**What to produce:**
In the entries below, find the line with "17 x 5 -> 17" and the line with "path_slack_ns 1.701". Return those two lines and all lines between them, exactly.

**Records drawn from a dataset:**
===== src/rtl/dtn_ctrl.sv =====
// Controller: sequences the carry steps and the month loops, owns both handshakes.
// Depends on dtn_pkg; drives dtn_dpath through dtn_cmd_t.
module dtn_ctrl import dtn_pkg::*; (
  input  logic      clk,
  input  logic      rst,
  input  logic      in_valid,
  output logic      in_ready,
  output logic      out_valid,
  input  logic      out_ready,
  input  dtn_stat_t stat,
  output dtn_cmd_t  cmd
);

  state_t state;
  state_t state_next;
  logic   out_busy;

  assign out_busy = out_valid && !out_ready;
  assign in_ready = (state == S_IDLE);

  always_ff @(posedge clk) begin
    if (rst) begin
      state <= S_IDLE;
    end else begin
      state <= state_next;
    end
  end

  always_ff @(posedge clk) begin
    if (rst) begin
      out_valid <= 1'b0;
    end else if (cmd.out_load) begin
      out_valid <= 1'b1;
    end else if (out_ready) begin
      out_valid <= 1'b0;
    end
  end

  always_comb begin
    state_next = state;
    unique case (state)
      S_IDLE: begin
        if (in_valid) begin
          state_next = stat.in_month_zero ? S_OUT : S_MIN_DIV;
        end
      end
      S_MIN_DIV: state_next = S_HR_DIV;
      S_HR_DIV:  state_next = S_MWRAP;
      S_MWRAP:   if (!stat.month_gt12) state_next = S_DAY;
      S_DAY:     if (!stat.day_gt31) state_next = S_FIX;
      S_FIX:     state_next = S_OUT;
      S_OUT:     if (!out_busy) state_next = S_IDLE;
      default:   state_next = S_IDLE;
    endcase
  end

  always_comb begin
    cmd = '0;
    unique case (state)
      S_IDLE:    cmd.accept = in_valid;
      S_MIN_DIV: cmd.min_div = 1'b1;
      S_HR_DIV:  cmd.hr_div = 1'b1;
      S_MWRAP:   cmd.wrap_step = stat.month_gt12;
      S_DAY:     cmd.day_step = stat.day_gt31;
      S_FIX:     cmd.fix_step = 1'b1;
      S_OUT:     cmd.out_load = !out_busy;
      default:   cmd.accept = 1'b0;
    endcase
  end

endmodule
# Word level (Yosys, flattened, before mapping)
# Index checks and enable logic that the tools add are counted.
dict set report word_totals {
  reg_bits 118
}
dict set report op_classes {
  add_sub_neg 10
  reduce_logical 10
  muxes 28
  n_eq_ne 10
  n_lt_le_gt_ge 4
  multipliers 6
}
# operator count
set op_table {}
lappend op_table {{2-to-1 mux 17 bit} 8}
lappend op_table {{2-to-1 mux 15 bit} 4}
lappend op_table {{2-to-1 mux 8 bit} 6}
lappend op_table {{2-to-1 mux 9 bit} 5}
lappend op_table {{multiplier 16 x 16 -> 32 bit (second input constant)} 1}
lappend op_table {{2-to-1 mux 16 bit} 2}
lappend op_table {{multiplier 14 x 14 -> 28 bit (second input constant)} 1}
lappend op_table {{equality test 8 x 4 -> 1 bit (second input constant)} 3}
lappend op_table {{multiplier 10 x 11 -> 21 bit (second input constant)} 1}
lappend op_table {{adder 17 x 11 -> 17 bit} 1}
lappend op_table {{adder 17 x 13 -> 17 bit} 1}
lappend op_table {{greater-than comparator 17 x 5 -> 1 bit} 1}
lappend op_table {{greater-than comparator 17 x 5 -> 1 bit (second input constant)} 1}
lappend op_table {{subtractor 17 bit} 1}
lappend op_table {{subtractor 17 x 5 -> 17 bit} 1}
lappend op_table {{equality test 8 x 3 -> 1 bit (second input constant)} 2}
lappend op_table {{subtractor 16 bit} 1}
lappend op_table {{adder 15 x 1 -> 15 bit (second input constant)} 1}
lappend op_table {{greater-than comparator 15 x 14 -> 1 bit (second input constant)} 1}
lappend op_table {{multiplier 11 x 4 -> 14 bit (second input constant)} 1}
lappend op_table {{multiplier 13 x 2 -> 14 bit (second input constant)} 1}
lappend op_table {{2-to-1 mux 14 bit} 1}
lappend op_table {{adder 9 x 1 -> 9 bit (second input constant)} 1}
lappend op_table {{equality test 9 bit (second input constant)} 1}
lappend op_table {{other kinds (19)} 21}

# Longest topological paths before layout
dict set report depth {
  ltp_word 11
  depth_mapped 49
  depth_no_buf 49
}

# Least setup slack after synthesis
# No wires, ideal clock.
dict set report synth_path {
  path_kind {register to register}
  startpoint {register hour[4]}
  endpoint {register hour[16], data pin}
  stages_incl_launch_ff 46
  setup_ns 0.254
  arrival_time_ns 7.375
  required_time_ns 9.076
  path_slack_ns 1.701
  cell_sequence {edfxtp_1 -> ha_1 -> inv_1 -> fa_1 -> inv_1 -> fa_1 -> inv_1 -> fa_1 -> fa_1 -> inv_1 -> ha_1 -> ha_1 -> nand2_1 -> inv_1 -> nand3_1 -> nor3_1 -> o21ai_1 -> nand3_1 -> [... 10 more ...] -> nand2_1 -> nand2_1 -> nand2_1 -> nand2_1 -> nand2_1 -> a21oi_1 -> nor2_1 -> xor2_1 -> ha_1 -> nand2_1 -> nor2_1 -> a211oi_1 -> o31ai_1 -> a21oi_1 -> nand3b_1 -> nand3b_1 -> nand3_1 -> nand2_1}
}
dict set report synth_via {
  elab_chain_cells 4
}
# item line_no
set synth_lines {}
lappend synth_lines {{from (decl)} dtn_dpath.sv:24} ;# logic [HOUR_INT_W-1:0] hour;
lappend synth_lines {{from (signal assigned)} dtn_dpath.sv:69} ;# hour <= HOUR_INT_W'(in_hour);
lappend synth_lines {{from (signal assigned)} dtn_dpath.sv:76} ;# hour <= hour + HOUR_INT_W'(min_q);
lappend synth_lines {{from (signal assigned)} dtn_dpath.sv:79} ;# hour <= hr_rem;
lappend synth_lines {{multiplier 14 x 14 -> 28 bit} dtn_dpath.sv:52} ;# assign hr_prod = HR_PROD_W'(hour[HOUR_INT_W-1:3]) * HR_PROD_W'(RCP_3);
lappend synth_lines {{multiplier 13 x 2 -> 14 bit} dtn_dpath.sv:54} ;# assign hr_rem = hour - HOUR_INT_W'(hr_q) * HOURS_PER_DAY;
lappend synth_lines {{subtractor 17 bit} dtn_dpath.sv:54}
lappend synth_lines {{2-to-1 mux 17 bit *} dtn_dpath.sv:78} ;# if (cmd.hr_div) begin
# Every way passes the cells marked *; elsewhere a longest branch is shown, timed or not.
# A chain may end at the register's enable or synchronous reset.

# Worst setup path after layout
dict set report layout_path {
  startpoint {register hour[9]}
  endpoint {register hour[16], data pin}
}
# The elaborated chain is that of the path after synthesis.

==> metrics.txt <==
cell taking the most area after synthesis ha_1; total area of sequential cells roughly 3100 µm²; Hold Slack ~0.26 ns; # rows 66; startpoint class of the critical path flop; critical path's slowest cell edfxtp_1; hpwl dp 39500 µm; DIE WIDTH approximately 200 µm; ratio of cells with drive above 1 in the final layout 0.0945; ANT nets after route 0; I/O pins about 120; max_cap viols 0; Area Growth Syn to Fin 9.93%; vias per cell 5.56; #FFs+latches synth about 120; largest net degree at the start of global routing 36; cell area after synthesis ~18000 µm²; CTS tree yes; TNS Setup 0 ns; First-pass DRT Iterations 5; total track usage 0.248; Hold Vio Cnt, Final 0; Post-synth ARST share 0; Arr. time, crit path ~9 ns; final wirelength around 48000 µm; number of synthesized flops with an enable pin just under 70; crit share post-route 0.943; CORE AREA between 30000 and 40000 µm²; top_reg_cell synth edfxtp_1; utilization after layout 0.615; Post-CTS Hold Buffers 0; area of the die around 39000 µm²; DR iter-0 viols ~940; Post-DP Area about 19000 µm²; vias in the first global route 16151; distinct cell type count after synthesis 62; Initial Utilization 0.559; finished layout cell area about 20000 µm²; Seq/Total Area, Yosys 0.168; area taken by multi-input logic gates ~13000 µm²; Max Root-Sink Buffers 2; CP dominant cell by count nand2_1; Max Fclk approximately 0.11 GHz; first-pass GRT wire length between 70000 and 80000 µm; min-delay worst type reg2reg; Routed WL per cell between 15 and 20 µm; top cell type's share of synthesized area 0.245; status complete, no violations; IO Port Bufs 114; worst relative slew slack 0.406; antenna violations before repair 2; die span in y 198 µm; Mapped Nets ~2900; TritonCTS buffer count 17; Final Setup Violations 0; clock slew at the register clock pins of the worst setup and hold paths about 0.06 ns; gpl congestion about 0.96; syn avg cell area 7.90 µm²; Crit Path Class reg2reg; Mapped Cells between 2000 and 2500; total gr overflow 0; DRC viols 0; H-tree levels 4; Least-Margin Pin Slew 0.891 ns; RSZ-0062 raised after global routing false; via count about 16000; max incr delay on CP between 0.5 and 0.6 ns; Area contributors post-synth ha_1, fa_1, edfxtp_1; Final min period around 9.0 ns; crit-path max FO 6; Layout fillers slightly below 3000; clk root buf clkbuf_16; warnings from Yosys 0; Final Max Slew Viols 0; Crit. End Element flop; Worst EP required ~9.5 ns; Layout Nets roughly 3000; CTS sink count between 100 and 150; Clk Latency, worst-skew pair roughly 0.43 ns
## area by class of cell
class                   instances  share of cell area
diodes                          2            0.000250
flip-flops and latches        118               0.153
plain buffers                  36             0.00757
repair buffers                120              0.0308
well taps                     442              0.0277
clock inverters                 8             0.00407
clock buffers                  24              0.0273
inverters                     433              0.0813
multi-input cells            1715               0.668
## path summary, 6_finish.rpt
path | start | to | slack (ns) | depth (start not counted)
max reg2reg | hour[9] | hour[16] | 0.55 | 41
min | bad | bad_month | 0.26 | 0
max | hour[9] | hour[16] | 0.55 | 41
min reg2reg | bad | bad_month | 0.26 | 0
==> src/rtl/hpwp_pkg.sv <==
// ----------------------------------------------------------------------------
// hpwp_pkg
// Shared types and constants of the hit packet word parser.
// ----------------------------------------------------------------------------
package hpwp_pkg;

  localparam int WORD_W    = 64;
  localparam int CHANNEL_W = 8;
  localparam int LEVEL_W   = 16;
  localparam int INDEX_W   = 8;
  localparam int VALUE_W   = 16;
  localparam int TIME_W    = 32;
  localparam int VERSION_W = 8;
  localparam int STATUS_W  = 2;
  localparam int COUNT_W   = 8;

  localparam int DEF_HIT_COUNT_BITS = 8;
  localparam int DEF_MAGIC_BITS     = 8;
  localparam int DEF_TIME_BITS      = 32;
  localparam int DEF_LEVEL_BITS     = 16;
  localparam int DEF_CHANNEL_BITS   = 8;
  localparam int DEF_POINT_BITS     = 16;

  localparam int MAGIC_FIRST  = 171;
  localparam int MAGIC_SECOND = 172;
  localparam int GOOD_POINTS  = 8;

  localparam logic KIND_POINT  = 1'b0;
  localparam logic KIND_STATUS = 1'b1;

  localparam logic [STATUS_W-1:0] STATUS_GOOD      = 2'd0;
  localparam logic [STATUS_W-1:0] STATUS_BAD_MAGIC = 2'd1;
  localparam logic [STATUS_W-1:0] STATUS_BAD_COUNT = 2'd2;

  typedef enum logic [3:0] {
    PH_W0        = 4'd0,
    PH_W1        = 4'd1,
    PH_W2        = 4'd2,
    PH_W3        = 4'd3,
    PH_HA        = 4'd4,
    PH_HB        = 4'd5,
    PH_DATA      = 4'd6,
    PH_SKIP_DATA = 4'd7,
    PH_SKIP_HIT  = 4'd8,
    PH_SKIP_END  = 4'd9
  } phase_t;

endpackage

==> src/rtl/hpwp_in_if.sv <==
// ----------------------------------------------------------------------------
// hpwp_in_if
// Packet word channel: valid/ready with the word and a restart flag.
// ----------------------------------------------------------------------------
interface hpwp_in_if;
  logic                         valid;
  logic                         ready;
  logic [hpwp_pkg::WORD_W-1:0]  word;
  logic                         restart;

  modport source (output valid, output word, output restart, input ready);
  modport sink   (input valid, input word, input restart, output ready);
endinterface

**Solution for this task:**
lappend op_table {{subtractor 17 x 5 -> 17 bit} 1}
lappend op_table {{equality test 8 x 3 -> 1 bit (second input constant)} 2}
lappend op_table {{subtractor 16 bit} 1}
lappend op_table {{adder 15 x 1 -> 15 bit (second input constant)} 1}
lappend op_table {{greater-than comparator 15 x 14 -> 1 bit (second input constant)} 1}
lappend op_table {{multiplier 11 x 4 -> 14 bit (second input constant)} 1}
lappend op_table {{multiplier 13 x 2 -> 14 bit (second input constant)} 1}
lappend op_table {{2-to-1 mux 14 bit} 1}
lappend op_table {{adder 9 x 1 -> 9 bit (second input constant)} 1}
lappend op_table {{equality test 9 bit (second input constant)} 1}
lappend op_table {{other kinds (19)} 21}

# Longest topological paths before layout
dict set report depth {
  ltp_word 11
  depth_mapped 49
  depth_no_buf 49
}

# Least setup slack after synthesis
# No wires, ideal clock.
dict set report synth_path {
  path_kind {register to register}
  startpoint {register hour[4]}
  endpoint {register hour[16], data pin}
  stages_incl_launch_ff 46
  setup_ns 0.254
  arrival_time_ns 7.375
  required_time_ns 9.076
  path_slack_ns 1.701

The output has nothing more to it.